__What is required__
If a line in the material below has the word "Testbench", copy it.

*** Given entries Section Begins ***

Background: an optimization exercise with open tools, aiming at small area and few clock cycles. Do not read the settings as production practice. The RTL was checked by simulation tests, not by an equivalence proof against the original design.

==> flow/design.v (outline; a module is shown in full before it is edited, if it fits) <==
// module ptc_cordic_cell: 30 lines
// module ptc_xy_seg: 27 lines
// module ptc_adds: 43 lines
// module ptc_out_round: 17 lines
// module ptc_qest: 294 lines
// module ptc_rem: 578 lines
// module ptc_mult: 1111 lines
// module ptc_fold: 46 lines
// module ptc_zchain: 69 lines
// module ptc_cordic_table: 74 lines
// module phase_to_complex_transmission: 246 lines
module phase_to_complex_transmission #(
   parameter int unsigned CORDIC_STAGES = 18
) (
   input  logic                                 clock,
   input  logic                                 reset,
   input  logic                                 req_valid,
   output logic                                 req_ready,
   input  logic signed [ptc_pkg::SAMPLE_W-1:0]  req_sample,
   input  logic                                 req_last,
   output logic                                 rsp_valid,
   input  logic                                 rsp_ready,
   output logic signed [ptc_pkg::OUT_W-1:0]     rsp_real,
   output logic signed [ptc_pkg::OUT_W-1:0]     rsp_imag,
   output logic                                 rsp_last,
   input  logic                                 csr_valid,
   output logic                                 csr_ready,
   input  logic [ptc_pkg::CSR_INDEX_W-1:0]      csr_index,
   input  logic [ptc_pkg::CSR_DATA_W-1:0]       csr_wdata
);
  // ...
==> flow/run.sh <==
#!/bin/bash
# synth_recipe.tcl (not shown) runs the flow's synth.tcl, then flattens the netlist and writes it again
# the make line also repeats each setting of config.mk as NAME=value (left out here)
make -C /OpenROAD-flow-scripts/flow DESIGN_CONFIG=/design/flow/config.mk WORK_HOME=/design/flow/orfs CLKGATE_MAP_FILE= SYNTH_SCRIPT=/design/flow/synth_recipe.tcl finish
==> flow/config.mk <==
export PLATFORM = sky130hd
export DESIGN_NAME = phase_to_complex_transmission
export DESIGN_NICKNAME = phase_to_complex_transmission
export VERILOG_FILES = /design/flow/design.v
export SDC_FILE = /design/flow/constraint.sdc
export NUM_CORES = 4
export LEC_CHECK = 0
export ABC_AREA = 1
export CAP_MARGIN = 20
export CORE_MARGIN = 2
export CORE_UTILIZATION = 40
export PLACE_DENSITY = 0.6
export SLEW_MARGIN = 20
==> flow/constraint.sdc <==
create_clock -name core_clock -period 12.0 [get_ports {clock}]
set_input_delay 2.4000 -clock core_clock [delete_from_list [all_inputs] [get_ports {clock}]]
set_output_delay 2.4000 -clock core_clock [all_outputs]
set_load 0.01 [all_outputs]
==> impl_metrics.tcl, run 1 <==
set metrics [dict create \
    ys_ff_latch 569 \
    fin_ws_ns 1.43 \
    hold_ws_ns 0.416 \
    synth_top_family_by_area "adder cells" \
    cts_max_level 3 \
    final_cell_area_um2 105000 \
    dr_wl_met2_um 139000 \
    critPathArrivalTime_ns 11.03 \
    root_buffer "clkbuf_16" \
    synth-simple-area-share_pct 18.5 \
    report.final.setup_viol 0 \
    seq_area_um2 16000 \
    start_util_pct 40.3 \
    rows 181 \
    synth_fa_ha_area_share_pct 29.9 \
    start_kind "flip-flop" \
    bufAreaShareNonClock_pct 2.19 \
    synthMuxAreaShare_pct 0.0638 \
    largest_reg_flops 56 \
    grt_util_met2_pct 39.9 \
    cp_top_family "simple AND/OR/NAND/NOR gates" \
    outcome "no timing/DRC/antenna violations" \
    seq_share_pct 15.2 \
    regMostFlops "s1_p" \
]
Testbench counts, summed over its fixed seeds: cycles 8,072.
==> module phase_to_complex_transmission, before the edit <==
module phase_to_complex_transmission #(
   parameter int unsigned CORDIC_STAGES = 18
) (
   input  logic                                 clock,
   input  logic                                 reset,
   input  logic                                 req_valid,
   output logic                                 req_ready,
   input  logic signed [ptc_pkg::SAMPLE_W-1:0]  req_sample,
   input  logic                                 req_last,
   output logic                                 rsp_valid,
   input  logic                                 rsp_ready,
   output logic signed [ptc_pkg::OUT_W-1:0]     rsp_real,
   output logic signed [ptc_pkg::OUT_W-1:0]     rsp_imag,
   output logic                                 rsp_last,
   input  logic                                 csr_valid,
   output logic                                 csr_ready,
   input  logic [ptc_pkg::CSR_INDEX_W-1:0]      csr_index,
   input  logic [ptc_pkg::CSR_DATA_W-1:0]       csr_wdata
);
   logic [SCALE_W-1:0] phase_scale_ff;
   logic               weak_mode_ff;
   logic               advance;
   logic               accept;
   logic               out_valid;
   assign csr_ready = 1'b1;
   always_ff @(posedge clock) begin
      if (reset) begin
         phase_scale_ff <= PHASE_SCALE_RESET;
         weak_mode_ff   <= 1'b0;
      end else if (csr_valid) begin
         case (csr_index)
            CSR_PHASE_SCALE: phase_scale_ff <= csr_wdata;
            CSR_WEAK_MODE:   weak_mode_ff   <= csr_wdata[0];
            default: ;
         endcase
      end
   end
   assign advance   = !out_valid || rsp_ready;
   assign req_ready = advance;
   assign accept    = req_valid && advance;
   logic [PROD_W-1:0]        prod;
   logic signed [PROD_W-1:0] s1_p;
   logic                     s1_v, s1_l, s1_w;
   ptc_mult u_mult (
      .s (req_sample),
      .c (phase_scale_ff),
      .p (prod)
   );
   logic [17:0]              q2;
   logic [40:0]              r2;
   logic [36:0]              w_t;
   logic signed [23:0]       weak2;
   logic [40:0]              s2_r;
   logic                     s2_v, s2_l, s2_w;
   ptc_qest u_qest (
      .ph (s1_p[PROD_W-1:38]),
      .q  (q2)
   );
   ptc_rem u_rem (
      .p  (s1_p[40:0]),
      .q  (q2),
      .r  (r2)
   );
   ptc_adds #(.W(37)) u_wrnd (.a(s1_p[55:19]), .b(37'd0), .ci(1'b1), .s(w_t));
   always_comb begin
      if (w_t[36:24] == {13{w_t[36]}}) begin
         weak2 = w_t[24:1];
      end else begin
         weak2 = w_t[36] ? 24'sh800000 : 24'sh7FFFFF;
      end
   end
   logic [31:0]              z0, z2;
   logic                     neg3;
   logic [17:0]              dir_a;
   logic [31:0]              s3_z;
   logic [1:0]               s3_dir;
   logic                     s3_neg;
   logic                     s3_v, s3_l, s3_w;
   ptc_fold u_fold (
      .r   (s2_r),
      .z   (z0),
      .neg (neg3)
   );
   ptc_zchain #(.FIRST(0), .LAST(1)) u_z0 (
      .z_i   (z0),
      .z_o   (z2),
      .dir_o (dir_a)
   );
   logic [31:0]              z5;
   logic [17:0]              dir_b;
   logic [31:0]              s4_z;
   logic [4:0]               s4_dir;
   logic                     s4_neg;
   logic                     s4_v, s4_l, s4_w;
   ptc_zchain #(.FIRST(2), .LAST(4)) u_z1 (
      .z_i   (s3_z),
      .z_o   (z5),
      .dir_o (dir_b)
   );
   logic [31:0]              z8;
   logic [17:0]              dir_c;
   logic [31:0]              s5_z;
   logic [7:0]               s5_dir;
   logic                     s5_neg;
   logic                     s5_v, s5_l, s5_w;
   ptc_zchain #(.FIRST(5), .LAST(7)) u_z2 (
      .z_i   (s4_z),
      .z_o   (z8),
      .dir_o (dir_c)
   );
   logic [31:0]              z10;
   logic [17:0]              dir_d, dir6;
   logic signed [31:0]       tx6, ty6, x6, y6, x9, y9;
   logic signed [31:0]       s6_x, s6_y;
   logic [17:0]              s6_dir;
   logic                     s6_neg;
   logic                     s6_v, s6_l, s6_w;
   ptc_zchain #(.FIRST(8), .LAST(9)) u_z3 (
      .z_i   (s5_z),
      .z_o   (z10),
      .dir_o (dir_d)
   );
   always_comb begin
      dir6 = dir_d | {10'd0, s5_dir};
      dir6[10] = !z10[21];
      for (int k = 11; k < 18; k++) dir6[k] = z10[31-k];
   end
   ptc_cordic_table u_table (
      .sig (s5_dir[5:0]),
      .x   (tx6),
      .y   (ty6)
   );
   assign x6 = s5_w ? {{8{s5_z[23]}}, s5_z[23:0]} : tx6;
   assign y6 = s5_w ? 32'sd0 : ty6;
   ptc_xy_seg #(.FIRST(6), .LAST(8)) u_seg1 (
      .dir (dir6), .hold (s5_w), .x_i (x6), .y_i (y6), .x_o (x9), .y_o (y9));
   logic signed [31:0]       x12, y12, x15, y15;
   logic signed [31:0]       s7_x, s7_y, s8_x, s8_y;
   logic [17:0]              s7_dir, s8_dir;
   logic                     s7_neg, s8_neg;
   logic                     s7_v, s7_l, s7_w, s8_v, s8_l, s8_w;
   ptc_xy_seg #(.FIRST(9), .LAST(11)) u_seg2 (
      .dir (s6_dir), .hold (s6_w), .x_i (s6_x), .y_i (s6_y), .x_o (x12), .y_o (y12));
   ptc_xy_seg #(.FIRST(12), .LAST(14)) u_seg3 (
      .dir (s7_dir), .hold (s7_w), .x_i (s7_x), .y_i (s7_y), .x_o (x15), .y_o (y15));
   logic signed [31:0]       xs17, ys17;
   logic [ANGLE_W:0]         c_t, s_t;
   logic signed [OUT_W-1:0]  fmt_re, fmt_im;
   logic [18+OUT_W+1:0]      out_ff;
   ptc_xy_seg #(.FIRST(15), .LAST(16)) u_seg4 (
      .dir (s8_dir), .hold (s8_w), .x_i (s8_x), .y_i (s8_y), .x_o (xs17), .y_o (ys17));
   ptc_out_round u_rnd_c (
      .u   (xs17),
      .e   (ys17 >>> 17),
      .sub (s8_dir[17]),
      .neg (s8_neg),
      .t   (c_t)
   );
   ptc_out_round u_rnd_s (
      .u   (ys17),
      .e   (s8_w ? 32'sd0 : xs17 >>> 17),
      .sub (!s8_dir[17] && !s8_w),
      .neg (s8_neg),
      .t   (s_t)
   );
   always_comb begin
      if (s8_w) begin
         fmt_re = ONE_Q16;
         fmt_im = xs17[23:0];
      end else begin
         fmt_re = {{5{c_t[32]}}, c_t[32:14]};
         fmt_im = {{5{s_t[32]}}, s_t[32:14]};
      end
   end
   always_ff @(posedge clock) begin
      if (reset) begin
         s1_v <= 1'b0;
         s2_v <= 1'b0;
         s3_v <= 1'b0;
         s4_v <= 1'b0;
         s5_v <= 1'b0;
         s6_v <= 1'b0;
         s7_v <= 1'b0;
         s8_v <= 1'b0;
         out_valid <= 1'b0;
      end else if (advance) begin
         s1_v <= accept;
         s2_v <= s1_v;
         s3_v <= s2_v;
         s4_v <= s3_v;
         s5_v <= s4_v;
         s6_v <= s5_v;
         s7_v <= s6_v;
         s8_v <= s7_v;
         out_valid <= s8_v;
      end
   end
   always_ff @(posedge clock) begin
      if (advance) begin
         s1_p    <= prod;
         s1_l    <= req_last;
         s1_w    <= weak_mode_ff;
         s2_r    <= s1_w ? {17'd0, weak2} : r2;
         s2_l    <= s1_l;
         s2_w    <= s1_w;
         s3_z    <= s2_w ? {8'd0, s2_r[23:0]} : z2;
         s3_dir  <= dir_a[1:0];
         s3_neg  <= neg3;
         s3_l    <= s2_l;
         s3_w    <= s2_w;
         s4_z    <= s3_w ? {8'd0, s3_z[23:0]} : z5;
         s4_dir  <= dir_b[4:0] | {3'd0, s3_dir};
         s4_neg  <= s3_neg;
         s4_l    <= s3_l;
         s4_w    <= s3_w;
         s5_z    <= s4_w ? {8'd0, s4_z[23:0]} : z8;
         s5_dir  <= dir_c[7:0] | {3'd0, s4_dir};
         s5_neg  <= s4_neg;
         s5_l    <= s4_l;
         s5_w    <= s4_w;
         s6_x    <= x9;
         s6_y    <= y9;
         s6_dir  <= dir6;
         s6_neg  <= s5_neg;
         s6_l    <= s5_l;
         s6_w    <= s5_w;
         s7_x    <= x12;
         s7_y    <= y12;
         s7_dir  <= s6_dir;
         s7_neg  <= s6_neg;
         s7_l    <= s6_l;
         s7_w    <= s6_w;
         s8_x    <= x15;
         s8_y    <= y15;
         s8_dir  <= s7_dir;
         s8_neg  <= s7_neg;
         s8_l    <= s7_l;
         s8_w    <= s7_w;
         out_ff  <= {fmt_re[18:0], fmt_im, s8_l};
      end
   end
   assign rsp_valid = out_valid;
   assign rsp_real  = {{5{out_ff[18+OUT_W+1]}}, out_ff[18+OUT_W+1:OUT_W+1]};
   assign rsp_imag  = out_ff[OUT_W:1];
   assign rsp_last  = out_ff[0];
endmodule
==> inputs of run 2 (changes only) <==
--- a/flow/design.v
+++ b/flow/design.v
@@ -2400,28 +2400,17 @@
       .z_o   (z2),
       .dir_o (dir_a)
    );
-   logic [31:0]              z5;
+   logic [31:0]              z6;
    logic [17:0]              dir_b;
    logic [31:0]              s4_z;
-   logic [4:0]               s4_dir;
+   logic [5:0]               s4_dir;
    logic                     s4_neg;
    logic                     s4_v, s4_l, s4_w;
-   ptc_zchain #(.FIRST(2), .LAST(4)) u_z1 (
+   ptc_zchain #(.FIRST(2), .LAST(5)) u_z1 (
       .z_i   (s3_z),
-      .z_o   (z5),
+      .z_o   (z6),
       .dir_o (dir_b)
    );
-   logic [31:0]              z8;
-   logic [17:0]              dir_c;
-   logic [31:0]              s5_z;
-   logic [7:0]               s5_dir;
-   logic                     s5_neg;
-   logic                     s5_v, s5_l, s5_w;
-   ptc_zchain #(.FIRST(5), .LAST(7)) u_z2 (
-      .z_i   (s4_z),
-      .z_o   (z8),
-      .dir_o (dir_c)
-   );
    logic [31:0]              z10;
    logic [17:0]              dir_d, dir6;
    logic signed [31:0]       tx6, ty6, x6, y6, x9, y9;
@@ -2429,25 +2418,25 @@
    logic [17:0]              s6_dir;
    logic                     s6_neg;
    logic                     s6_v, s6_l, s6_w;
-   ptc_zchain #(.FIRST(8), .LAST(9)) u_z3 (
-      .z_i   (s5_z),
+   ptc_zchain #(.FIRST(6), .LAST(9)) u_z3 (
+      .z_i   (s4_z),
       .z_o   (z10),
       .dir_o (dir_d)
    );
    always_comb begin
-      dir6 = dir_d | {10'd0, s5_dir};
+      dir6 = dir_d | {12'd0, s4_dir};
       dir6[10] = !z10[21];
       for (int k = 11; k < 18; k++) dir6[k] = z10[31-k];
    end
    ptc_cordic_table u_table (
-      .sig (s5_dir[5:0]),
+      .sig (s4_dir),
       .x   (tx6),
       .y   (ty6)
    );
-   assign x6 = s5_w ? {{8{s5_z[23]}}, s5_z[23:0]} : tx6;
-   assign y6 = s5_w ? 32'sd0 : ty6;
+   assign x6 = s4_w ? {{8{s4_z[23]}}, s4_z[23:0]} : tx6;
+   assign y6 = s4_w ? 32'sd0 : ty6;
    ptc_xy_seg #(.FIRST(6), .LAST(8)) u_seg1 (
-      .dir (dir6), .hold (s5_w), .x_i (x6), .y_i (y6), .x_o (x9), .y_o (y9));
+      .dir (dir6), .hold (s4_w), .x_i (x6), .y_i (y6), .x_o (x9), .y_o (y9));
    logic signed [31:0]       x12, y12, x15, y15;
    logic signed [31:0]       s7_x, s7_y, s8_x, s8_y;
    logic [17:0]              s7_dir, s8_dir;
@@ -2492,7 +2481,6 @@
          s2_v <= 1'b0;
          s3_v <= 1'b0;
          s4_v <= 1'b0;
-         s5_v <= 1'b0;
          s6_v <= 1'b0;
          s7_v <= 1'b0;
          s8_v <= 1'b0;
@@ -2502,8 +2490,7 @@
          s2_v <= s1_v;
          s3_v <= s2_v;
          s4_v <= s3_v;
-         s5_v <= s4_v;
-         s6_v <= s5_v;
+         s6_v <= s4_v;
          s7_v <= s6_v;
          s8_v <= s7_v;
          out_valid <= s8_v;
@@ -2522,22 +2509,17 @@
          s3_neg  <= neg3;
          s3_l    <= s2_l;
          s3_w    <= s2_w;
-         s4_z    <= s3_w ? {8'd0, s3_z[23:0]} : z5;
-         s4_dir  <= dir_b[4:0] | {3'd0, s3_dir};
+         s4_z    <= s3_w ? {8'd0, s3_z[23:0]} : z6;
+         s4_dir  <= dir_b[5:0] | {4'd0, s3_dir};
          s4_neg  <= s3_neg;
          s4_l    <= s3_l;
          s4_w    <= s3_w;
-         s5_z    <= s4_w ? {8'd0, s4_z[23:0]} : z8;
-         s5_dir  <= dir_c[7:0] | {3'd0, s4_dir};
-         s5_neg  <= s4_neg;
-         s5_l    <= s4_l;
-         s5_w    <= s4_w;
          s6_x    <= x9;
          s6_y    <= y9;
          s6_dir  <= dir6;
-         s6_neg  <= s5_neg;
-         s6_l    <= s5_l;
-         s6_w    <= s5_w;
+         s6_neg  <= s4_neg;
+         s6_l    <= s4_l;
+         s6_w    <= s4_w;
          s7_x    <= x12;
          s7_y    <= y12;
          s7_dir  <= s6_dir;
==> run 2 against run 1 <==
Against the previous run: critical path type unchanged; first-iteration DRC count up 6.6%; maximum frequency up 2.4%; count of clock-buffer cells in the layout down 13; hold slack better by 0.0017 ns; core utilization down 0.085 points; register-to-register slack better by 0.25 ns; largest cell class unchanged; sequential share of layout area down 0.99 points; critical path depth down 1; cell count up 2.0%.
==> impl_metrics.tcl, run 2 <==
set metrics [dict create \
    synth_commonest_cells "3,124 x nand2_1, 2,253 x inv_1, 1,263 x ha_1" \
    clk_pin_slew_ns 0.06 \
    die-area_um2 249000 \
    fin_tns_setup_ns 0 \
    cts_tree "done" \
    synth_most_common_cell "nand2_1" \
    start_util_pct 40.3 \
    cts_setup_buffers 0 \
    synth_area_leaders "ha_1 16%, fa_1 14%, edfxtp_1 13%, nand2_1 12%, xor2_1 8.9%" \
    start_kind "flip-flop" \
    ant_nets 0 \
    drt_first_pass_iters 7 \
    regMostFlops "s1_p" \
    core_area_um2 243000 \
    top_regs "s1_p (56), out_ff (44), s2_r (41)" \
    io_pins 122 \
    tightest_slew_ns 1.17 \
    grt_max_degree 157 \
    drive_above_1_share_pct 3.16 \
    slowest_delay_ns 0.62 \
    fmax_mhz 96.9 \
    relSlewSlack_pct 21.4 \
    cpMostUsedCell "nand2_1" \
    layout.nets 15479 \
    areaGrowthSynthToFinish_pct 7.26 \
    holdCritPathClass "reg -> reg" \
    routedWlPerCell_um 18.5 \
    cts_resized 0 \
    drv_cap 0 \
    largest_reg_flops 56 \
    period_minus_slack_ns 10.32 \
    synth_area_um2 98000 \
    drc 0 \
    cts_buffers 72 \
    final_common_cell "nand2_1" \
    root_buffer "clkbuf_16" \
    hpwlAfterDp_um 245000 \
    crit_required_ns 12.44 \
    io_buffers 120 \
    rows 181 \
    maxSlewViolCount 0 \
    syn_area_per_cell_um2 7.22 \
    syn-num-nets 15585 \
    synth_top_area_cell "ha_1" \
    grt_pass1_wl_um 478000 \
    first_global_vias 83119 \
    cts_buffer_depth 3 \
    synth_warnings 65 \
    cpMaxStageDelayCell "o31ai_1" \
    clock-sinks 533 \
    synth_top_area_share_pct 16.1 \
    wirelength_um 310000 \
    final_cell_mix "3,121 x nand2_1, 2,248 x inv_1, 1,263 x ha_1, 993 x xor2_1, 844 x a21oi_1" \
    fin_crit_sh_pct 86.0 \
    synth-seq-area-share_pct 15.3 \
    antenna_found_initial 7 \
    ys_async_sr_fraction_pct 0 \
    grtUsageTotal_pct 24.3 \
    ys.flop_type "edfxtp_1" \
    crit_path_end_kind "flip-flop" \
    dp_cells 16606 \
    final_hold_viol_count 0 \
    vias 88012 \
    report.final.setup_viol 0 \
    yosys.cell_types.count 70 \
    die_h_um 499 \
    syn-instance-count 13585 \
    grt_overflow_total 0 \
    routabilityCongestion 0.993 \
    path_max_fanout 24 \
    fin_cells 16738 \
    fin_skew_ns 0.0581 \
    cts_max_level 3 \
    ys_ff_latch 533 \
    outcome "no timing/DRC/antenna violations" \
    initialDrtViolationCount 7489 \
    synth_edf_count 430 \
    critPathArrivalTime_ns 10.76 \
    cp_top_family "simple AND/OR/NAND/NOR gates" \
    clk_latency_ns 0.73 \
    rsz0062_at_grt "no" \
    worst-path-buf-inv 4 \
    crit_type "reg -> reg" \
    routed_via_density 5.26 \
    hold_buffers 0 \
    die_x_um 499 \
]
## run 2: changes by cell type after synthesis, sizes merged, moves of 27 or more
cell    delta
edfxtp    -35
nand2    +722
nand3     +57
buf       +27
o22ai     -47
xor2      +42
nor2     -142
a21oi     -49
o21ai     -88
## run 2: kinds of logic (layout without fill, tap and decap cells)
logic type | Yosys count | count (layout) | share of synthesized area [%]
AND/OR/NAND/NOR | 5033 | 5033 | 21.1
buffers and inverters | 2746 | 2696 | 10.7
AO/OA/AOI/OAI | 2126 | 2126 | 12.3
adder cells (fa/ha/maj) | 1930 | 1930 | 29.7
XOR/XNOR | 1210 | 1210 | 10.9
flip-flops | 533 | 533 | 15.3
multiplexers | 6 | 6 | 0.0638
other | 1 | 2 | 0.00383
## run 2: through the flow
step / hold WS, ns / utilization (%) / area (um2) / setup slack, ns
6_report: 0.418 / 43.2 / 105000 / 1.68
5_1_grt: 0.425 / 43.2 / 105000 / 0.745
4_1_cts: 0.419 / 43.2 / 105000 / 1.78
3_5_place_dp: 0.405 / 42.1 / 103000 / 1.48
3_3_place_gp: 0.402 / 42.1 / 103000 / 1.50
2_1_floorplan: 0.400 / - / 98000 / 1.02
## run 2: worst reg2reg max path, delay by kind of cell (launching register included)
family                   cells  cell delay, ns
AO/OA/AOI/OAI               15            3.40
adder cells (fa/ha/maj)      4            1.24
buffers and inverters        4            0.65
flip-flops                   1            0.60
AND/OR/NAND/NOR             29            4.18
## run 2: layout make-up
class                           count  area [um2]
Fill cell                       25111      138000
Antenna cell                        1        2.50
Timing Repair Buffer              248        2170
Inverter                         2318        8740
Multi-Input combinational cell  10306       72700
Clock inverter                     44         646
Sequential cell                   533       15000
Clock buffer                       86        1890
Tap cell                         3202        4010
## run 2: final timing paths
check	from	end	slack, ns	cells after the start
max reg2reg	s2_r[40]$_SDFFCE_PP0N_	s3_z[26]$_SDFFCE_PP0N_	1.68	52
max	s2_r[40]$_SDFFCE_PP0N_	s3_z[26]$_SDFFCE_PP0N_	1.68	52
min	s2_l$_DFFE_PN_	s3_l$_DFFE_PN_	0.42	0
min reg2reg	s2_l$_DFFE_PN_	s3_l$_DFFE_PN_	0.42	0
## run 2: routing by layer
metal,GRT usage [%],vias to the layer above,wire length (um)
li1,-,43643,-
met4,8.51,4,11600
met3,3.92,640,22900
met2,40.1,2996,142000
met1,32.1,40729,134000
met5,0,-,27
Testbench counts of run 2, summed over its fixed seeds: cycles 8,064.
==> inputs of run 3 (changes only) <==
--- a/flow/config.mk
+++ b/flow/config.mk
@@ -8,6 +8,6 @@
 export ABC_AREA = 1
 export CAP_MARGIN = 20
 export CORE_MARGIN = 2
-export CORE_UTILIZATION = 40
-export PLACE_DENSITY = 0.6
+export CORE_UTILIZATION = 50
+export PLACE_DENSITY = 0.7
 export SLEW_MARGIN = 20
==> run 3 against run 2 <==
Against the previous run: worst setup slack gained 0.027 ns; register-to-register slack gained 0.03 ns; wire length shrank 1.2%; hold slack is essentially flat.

*** Given entries Section Ends ***

__Task output__
Testbench counts, summed over its fixed seeds: cycles 8,072.
Testbench counts of run 2, summed over its fixed seeds: cycles 8,064.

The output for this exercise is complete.